Darwin and some finches

Santosh and Plutynski to contribute to volume debunking myths about Darwin

Shruti Santosh and Anya Plutynski will contribute a chapter to a forthcoming volume addressing common misconceptions about Darwin and his work

PNP PhD student Shruti Santosh and Professor Anya Plutynski will contribute a chapter entitled "Myth 12: That Darwin’s theory brought an instant and immediate revolution in the life sciences" to a forthcoming volume, edited by Kostas Kampourakis, entitled Darwin Mythology: Debunking Myths, Correcting Falsehoods (Cambridge University Press).  A description of their chapter follows.

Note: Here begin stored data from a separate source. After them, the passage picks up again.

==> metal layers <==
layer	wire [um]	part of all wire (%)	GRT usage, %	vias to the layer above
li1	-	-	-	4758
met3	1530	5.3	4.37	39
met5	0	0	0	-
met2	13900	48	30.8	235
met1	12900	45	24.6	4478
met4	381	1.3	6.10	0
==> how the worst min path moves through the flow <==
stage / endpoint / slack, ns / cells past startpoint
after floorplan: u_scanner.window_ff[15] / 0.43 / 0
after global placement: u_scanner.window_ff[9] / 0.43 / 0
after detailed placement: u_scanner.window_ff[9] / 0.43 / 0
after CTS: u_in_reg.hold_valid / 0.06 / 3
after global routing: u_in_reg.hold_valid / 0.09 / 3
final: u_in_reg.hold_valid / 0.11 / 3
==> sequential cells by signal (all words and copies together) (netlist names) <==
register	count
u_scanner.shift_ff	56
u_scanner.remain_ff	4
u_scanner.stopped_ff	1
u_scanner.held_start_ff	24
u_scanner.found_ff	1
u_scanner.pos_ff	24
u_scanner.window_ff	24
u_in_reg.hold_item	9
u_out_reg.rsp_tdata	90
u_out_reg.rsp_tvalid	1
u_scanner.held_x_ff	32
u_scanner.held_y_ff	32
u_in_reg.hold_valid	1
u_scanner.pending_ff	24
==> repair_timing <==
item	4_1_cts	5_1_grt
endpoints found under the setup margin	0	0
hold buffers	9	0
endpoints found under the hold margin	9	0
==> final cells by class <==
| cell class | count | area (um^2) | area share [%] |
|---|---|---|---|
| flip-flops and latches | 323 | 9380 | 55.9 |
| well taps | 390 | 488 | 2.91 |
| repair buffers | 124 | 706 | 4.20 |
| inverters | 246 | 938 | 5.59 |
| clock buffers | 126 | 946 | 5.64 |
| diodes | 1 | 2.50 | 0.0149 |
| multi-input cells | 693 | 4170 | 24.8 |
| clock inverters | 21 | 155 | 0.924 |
[src/design/sprle_pkg.sv]
// ----------------------------------------------------------------------------
// Subpicture RLE decoder package
// Types, constants and register indexes shared by the decoder modules.
// ----------------------------------------------------------------------------
package sprle_pkg;

	localparam int DEF_QUEUE_DEPTH = 2;

	localparam logic [9:0] WIDTH_RESET  = 10'd720;
	localparam logic [9:0] HEIGHT_RESET = 10'd480;
	localparam logic [9:0] MIN_WIDTH    = 10'd64;

	// configuration register indexes
	localparam logic REG_IMAGE_WIDTH  = 1'b0;
	localparam logic REG_IMAGE_HEIGHT = 1'b1;

	// code completion thresholds
	localparam logic [15:0] CODE1_MIN = 16'h0004;
	localparam logic [15:0] CODE2_MIN = 16'h0010;
	localparam logic [15:0] CODE3_MIN = 16'h0040;
	localparam logic [15:0] FILL_MAX  = 16'h0003;

	typedef enum logic [1:0] {
		PH_TOP,
		PH_SKIP,
		PH_BOTTOM,
		PH_DONE
	} phase_t;

	typedef enum logic [1:0] {
		ST_NIBBLE,
		ST_RUN,
		ST_FLUSH
	} back_state_t;

	typedef struct packed {
		logic [3:0] hi_nib;
		logic [3:0] lo_nib;
		logic       bottom_start;
		logic       last_byte;
	} item_t;

	typedef struct packed {
		logic [9:0] row;
		logic [9:0] column;
		logic [9:0] run_length;
		logic [1:0] colour;
	} seg_t;

	typedef struct packed {
		logic push;   // new segment into the pending slot
		logic close;  // byte finished: send pending segment marked last
	} emit_ctl_t;

endpackage
`config.mk`:
```
export PLATFORM = sky130hd
export DESIGN_NAME = sensor_frame_crc_convert_check
export DESIGN_NICKNAME = d
export VERILOG_FILES = /design/src/design/sfcc_pkg.sv /design/src/design/sensor_frame_crc_convert_check.sv
export SDC_FILE = /design/constraint.sdc
export NUM_CORES = 1
export LEC_CHECK = 0
export ABC_AREA = 1
export ABC_CLOCK_PERIOD_IN_PS = 5000
export BUFFER_PORTS_ARGS = -buffer_cell sky130_fd_sc_hd__buf_2
export CAP_MARGIN = 20
export CORE_ASPECT_RATIO = 1.75
export CORE_UTILIZATION = 30
export DETAILED_ROUTE_END_ITERATION = 10
export PLACE_DENSITY = 0.57
export SYNTH_ARGS = -nofsm -noshare
export SYNTH_HDL_FRONTEND = slang
export SYNTH_SLANG_ARGS = --single-unit
```
`constraint.sdc`:
```
create_clock -name clk_i -period 5 [get_ports clk_i]
set_clock_uncertainty 0.2 [all_clocks]
set_input_delay 0.25 -clock clk_i [delete_from_list [all_inputs] [get_ports clk_i]]
set_output_delay 0.25 -clock clk_i [all_outputs]
set_load 0.01 [all_outputs]
```
$ cat src/rtl/cfe_pkg.sv
// ----------------------------------------------------------------------------
// cfe_pkg
// Shared types and constants of the continued fraction evaluator: the
// command and status bundles between controller and datapath, and the
// fixed widths of the result fields.
// ----------------------------------------------------------------------------
package cfe_pkg;

  // Result field widths
  localparam int OUT_W  = 48;  // numerator, denominator and value fields
  localparam int FRAC_W = 32;  // fraction bits of the Q16.32 value
  localparam int WIDE_W = 64;  // width of the zero-extended numerator and denominator
  localparam int USER_W = 2;   // div_by_zero, overflow

  // Controller to datapath
  typedef struct packed {
    logic accept;      // take the input item, run the low half of p
    logic mac_hi;      // high half of a multiply-add, write the result
    logic sel_den;     // work on the denominator pair
    logic div_start;   // load the divider with the final p and q
    logic div_step;    // one restoring division step
    logic out_load;    // move the result into the output register
    logic seed;        // return the convergents to their seed values
  } cfe_cmd_t;

  // Datapath to controller
  typedef struct packed {
    logic last;        // the term in hand closes the fraction
    logic q_zero;      // final denominator is zero
    logic out_free;    // output register can take a result this cycle
  } cfe_status_t;

endpackage

$ cat src/rtl/cfe_controller.sv
// ----------------------------------------------------------------------------
// cfe_controller
// Sequencer of the evaluator: four multiply-add half steps per term, then
// for the final term one divider load, one step a cycle unless the denominator
// is zero, and the hand-over of the result to the output register.
// ----------------------------------------------------------------------------
module cfe_controller import cfe_pkg::*; #(
  parameter int CONV_WIDTH = 48
) (
  input  logic        clk,
  input  logic        rst,
  input  logic        s_tvalid,
  output logic        s_tready,
  input  cfe_status_t status,
  output cfe_cmd_t    cmd
);

  localparam int DIV_STEPS = CONV_WIDTH + FRAC_W;
  localparam int CNT_W     = $clog2(DIV_STEPS);

  typedef enum logic [2:0] {
    IDLE,
    P_HI,
    Q_LO,
    Q_HI,
    DIV_LOAD,
    DIV_RUN,
    EMIT
  } state_t;

  state_t             state;
  state_t             state_next;
  logic [CNT_W-1:0]   count;

  // Decode commands from the current state
  always_comb begin
    cmd        = '0;
    s_tready   = 1'b0;
    state_next = state;
    unique case (state)
      IDLE: begin
        s_tready = 1'b1;
        if (s_tvalid) begin
          cmd.accept = 1'b1;
          state_next = P_HI;
        end
      end
      P_HI: begin
        cmd.mac_hi = 1'b1;
        state_next = Q_LO;
      end
      Q_LO: begin
        cmd.sel_den = 1'b1;
        state_next  = Q_HI;
      end
      Q_HI: begin
        cmd.sel_den = 1'b1;
        cmd.mac_hi  = 1'b1;
        state_next  = status.last ? DIV_LOAD : IDLE;
      end
      DIV_LOAD: begin
        cmd.div_start = 1'b1;
        state_next    = status.q_zero ? EMIT : DIV_RUN;
      end
      DIV_RUN: begin
        cmd.div_step = 1'b1;
        if (count == CNT_W'(DIV_STEPS - 1)) begin
          state_next = EMIT;
        end
      end
      EMIT: begin
        if (status.out_free) begin
          cmd.out_load = 1'b1;
          cmd.seed     = 1'b1;
          state_next   = IDLE;
        end
      end
      default: begin
        state_next = IDLE;
      end
    endcase
  end

  // Hold state and the division step count
  always_ff @(posedge clk) begin
    if (rst) begin
      state <= IDLE;
      count <= '0;
    end else begin
      state <= state_next;
      if (state == DIV_RUN) begin
        count <= count + CNT_W'(1);
      end else begin
        count <= '0;
      end
    end
  end

endmodule
### config.mk
export PLATFORM = sky130hd
export DESIGN_NAME = bounded_deque
export DESIGN_NICKNAME = d
export VERILOG_FILES = /design/src/design/bdq_pkg.sv /design/src/design/bdq_ctrl.sv /design/src/design/bdq_datapath.sv /design/src/design/bounded_deque.sv
export VERILOG_INCLUDE_DIRS = /design/src /design/src/design
export SDC_FILE = /design/constraint.sdc
export NUM_CORES = 1
export LEC_CHECK = 0
export BUFFER_PORTS_ARGS = -buffer_cell sky130_fd_sc_hd__buf_2
export CORE_MARGIN = 8
export CORE_UTILIZATION = 62
export DETAILED_ROUTE_END_ITERATION = 10
export PLACE_DENSITY_LB_ADDON = 0.1
export SETUP_SLACK_MARGIN = 0.4
export SYNTH_ARGS = -nofsm -noshare
export SYNTH_HDL_FRONTEND = slang
export SYNTH_HIERARCHICAL = 1
export SYNTH_SLANG_ARGS = --single-unit
### constraint.sdc
create_clock -name i_clk -period 4.2 [get_ports i_clk]
set_clock_uncertainty 0.1 [all_clocks]
set_input_delay 0.84 -clock i_clk [delete_from_list [all_inputs] [get_ports i_clk]]
set_output_delay 0.84 -clock i_clk [all_outputs]
set_load 0.005 [all_outputs]
### src/design/bounded_deque_assert.svh
// Assertion macros for the bounded deque RTL.
// Needs nothing else; included by bdq_datapath, the file that carries assertions.
`ifndef BOUNDED_DEQUE_ASSERT_SVH
`define BOUNDED_DEQUE_ASSERT_SVH

// Same-cycle implication, disabled while reset is active.
`define BDQ_ASSERT_NOW(lbl, clk, rstn, ante, cons) \
    lbl: assert property (@(posedge clk) disable iff (!(rstn)) (ante) |-> (cons)) \
        else $error("bounded_deque assertion failed");

// Next-cycle implication, disabled while reset is active.
`define BDQ_ASSERT_NEXT(lbl, clk, rstn, ante, cons) \
    lbl: assert property (@(posedge clk) disable iff (!(rstn)) (ante) |=> (cons)) \
        else $error("bounded_deque assertion failed");

`endif

### src/design/bdq_pkg.sv
// Package for the bounded deque: sizes, request codes, payload structs,
// controller states and the command struct. Depends on nothing.
`timescale 1ns / 1ps
`default_nettype none

package bdq_pkg;

    localparam int DEPTH      = 16;
    localparam int DATA_WIDTH = 32;

    localparam int SLOT_W   = (DEPTH > 1) ? $clog2(DEPTH) : 1;
    localparam int CNT_W    = $clog2(DEPTH + 1);
    localparam int POS_W    = 4;
    localparam int CMP_W    = (CNT_W > POS_W) ? CNT_W : POS_W;
    localparam int IO_DATA_W = 32;
    localparam int OUT_CNT_W = 5;

    typedef enum logic [1:0] {
        REQ_APPEND = 2'd0,
        REQ_PUSH   = 2'd1,
        REQ_REMOVE = 2'd2,
        REQ_READ   = 2'd3
    } t_req_type;

    typedef struct packed {
        t_req_type              req_type;
        logic [IO_DATA_W-1:0]   data_in;
        logic [POS_W-1:0]       position;
    } t_req;

    typedef struct packed {
        logic [IO_DATA_W-1:0]   data_out;
        logic                   found;
        logic                   dropped;
        logic [OUT_CNT_W-1:0]   entry_count;
    } t_rsp;

    typedef enum logic [1:0] {
        ST_IDLE,
        ST_EXEC,
        ST_DONE
    } t_state;

    typedef struct packed {
        logic load;   // capture the accepted item
        logic exec;   // run the item against the ring
    } t_cmd;

endpackage

`default_nettype wire

### src/design/bdq_ctrl.sv
// Controller for the bounded deque: accept / execute / result sequencer.
// Uses bdq_pkg for the state enum and command struct.
`timescale 1ns / 1ps
`default_nettype none

module bdq_ctrl (
    input  wire logic       i_clk,
    input  wire logic       i_rst_n,
    input  wire logic       start,
    output logic            busy,
    output logic            o_valid,
    output bdq_pkg::t_cmd   o_cmd
);

    bdq_pkg::t_state r_state;
    bdq_pkg::t_state n_state;

    always_ff @(posedge i_clk) begin
        if (!i_rst_n) begin
            r_state <= bdq_pkg::ST_IDLE;
        end else begin
            r_state <= n_state;
        end
    end

    always_comb begin
        unique case (r_state)
            bdq_pkg::ST_IDLE: begin
                n_state = start ? bdq_pkg::ST_EXEC : bdq_pkg::ST_IDLE;
            end
            bdq_pkg::ST_EXEC: begin
                n_state = bdq_pkg::ST_DONE;
            end
            bdq_pkg::ST_DONE: begin
                n_state = start ? bdq_pkg::ST_EXEC : bdq_pkg::ST_IDLE;
            end
            default: begin
                n_state = bdq_pkg::ST_IDLE;
            end
        endcase
    end

    always_comb begin
        busy      = (r_state == bdq_pkg::ST_EXEC);
        o_valid   = (r_state == bdq_pkg::ST_DONE);
        o_cmd.load = start && (r_state != bdq_pkg::ST_EXEC);
        o_cmd.exec = (r_state == bdq_pkg::ST_EXEC);
    end

endmodule

`default_nettype wire

### src/design/bdq_datapath.sv
// Datapath for the bounded deque: request latch, head/count registers,
// ring memory with registered read, result flags. Uses bdq_pkg.
`timescale 1ns / 1ps
`default_nettype none

`include "bounded_deque_assert.svh"

module bdq_datapath (
    input  wire logic       i_clk,
    input  wire logic       i_rst_n,
    input  wire bdq_pkg::t_cmd i_cmd,
    input  wire bdq_pkg::t_req i_req,
    output bdq_pkg::t_rsp   o_rsp
);

    localparam int SUM_W = bdq_pkg::CNT_W + 1;

    // head + offset modulo DEPTH; both operands are below DEPTH
    function automatic logic [bdq_pkg::SLOT_W-1:0] slot_add(
        input logic [bdq_pkg::SLOT_W-1:0] head,
        input logic [bdq_pkg::CNT_W-1:0]  ofs
    );
        logic [SUM_W-1:0] sum;
        sum = SUM_W'(head) + SUM_W'(ofs);
        if (sum >= SUM_W'(bdq_pkg::DEPTH)) begin
            sum = sum - SUM_W'(bdq_pkg::DEPTH);
        end
        return bdq_pkg::SLOT_W'(sum);
    endfunction

    logic [bdq_pkg::DATA_WIDTH-1:0] r_mem [bdq_pkg::DEPTH];

    bdq_pkg::t_req                  r_req;
    logic [bdq_pkg::SLOT_W-1:0]     r_head;
    logic [bdq_pkg::SLOT_W-1:0]     n_head;
    logic [bdq_pkg::CNT_W-1:0]      r_count;
    logic [bdq_pkg::CNT_W-1:0]      n_count;
    logic                           r_found;
    logic                           n_found;
    logic                           r_dropped;
    logic                           n_dropped;
    logic [bdq_pkg::DATA_WIDTH-1:0] r_rd_data;

    logic                           wr_en;
    logic [bdq_pkg::SLOT_W-1:0]     wr_addr;
    logic [bdq_pkg::SLOT_W-1:0]     rd_addr;
    logic                           full;
    logic                           empty;
    logic [bdq_pkg::CMP_W-1:0]      pos_ext;
    logic [bdq_pkg::CMP_W-1:0]      cnt_ext;

    always_comb begin
        full    = (r_count == bdq_pkg::CNT_W'(bdq_pkg::DEPTH));
        empty   = (r_count == '0);
        pos_ext = bdq_pkg::CMP_W'(r_req.position);
        cnt_ext = bdq_pkg::CMP_W'(r_count);

        n_head    = r_head;
        n_count   = r_count;
        n_found   = 1'b0;
        n_dropped = 1'b0;
        wr_en     = 1'b0;
        wr_addr   = r_head;
        rd_addr   = r_head;

        unique case (r_req.req_type)
            bdq_pkg::REQ_APPEND: begin
                if (full) begin
                    n_dropped = 1'b1;
                end else begin
                    wr_en   = 1'b1;
                    wr_addr = slot_add(r_head, r_count);
                    n_count = r_count + bdq_pkg::CNT_W'(1);
                end
            end
            bdq_pkg::REQ_PUSH: begin
                if (full) begin
                    n_dropped = 1'b1;
                end else begin
                    n_head  = (r_head == '0) ? bdq_pkg::SLOT_W'(bdq_pkg::DEPTH - 1)
                                             : r_head - bdq_pkg::SLOT_W'(1);
                    wr_en   = 1'b1;
                    wr_addr = n_head;
                    n_count = r_count + bdq_pkg::CNT_W'(1);
                end
            end
            bdq_pkg::REQ_REMOVE: begin
                if (!empty) begin
                    n_found = 1'b1;
                    rd_addr = r_head;
                    n_head  = slot_add(r_head, bdq_pkg::CNT_W'(1));
                    n_count = r_count - bdq_pkg::CNT_W'(1);
                end
            end
            bdq_pkg::REQ_READ: begin
                if (pos_ext < cnt_ext) begin
                    n_found = 1'b1;
                    rd_addr = slot_add(r_head, bdq_pkg::CNT_W'(pos_ext));
                end
            end
            default: begin
                n_found = 1'b0;
            end
        endcase
    end

    always_ff @(posedge i_clk) begin
        if (i_cmd.load) begin
            r_req <= i_req;
        end
    end

    always_ff @(posedge i_clk) begin
        if (!i_rst_n) begin
            r_head    <= '0;
            r_count   <= '0;
            r_found   <= 1'b0;
            r_dropped <= 1'b0;
        end else if (i_cmd.exec) begin
            r_head    <= n_head;
            r_count   <= n_count;
            r_found   <= n_found;
            r_dropped <= n_dropped;
        end
    end

    // ring memory: one write port, one registered read port
    always_ff @(posedge i_clk) begin
        if (i_cmd.exec && wr_en) begin
            r_mem[wr_addr] <= bdq_pkg::DATA_WIDTH'(r_req.data_in);
        end
        if (i_cmd.exec) begin
            r_rd_data <= r_mem[rd_addr];
        end
    end

    always_comb begin
        o_rsp.data_out    = r_found ? bdq_pkg::IO_DATA_W'(r_rd_data) : '0;
        o_rsp.found       = r_found;
        o_rsp.dropped     = r_dropped;
        o_rsp.entry_count = bdq_pkg::OUT_CNT_W'(r_count);
    end

    `BDQ_ASSERT_NOW(a_count_bound, i_clk, i_rst_n, 1'b1,
        r_count <= bdq_pkg::CNT_W'(bdq_pkg::DEPTH))
    `BDQ_ASSERT_NOW(a_found_not_dropped, i_clk, i_rst_n, r_found, !r_dropped)
    `BDQ_ASSERT_NEXT(a_insert_grows, i_clk, i_rst_n,
        i_cmd.exec && !full && (r_req.req_type == bdq_pkg::REQ_APPEND ||
        r_req.req_type == bdq_pkg::REQ_PUSH),
        r_count == $past(r_count) + bdq_pkg::CNT_W'(1))
    `BDQ_ASSERT_NEXT(a_empty_remove_holds, i_clk, i_rst_n,
        i_cmd.exec && empty && r_req.req_type == bdq_pkg::REQ_REMOVE,
        !r_found && $stable(r_head) && $stable(r_count))

endmodule

`default_nettype wire

### src/design/bounded_deque.sv
// Top level of the bounded deque: controller plus datapath.
// Depends on bdq_pkg, bdq_ctrl and bdq_datapath.
`timescale 1ns / 1ps
`default_nettype none

// Bounded double-ended queue of DEPTH words held in a ring memory.
//
// Request channel: drive i_req and raise start; the item is taken at the
// rising edge where start is high and busy is low. req_type picks append at
// back, push at front, remove front, or read at position (non-destructive).
//
// Result channel: o_valid pulses for one cycle with o_rsp. The receiver
// cannot hold it off, so it must take the item in that cycle.
//   found    - remove/read returned an entry (data_out is zero otherwise)
//   dropped  - append/push refused because the ring was full
//   entry_count - entries held after the request
//
// Timing: the accept edge loads the item, the execute state does the ring
// write or registered ring read plus head/count update, and the result
// state then raises o_valid. busy is high in the execute state, so no new
// item is taken then; a new item may be accepted during the result cycle.
//
// Reset (i_rst_n low, synchronous) empties the queue: head and count go to
// zero. Ring contents are not cleared; only held slots are ever read.
module bounded_deque (
    input  wire logic       i_clk,
    input  wire logic       i_rst_n,
    input  wire logic       start,
    input  wire bdq_pkg::t_req i_req,
    output logic            busy,
    output logic            o_valid,
    output bdq_pkg::t_rsp   o_rsp
);

    bdq_pkg::t_cmd cmd;

    // sequencer: load on accept, execute next cycle, strobe result after
    bdq_ctrl u_ctrl (
        .i_clk   (i_clk),
        .i_rst_n (i_rst_n),
        .start   (start),
        .busy    (busy),
        .o_valid (o_valid),
        .o_cmd   (cmd)
    );

    // ring memory, head pointer, count and result registers
    bdq_datapath u_datapath (
        .i_clk   (i_clk),
        .i_rst_n (i_rst_n),
        .i_cmd   (cmd),
        .i_req   (i_req),
        .o_rsp   (o_rsp)
    );

endmodule

`default_nettype wire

It’s commonly held that Darwin’s Origin of Species led to a “revolution” in science. Our aim here is to consider one particular claim: namely, that Darwin’s theory brought about an immediate change in the life sciences. We will argue here that this claim is false – a myth. Unfortunately, such claims can be found in popular science writing biology textbooks, and even in work by scientists, educators and philosophers.

Some of Darwin’s ideas – e.g., of common descent – were in wide circulation before the publication of the Origin, and thus not revolutionary in the sense of “novel.” Moreover, Darwin’s ideas regarding the major mechanism of descent, natural selection, were not immediately accepted, and so arguably not “revolutionary” either, at least in the sense of leading to a rapid change.

As we document, many challenged his theory, and alternatives were widely considered and endorsed (e.g., Lamarckian, Orthogenic,  and “mutationist” theories), well into the early part of the 20th Century. Moreover, attention among biologists was focused largely on rather different problems than those that Darwin took as centrally important to solve. The rise of Mendelism, experimental genetics, experimental embryology, and broad interest in eugenics among many biologists, placed heredity and development at the center of concern amongst many biologists, as opposed to, e.g., adaptation and speciation (cf. Cain, 2009; Largent 2009). Adaptation and speciation did not return to center stage until the 1930s and 40s. This winding path led eventually to acceptance of natural selection as a major mechanism of descent during what has been called the “modern synthesis” (Provine, 1971; Mayr and Provine, 1980). Darwin’s view that natural selection was a – if not “the” major mechanism of descent, however, was not immediately and widely adopted. Rather than a rapid, “revolutionary” change, this eventual embrace of “Darwinism” was part of a gradual transformation of the life sciences over a span of some fifty years, during which objections and competing theories and mechanisms of evolutionary change were widely debated.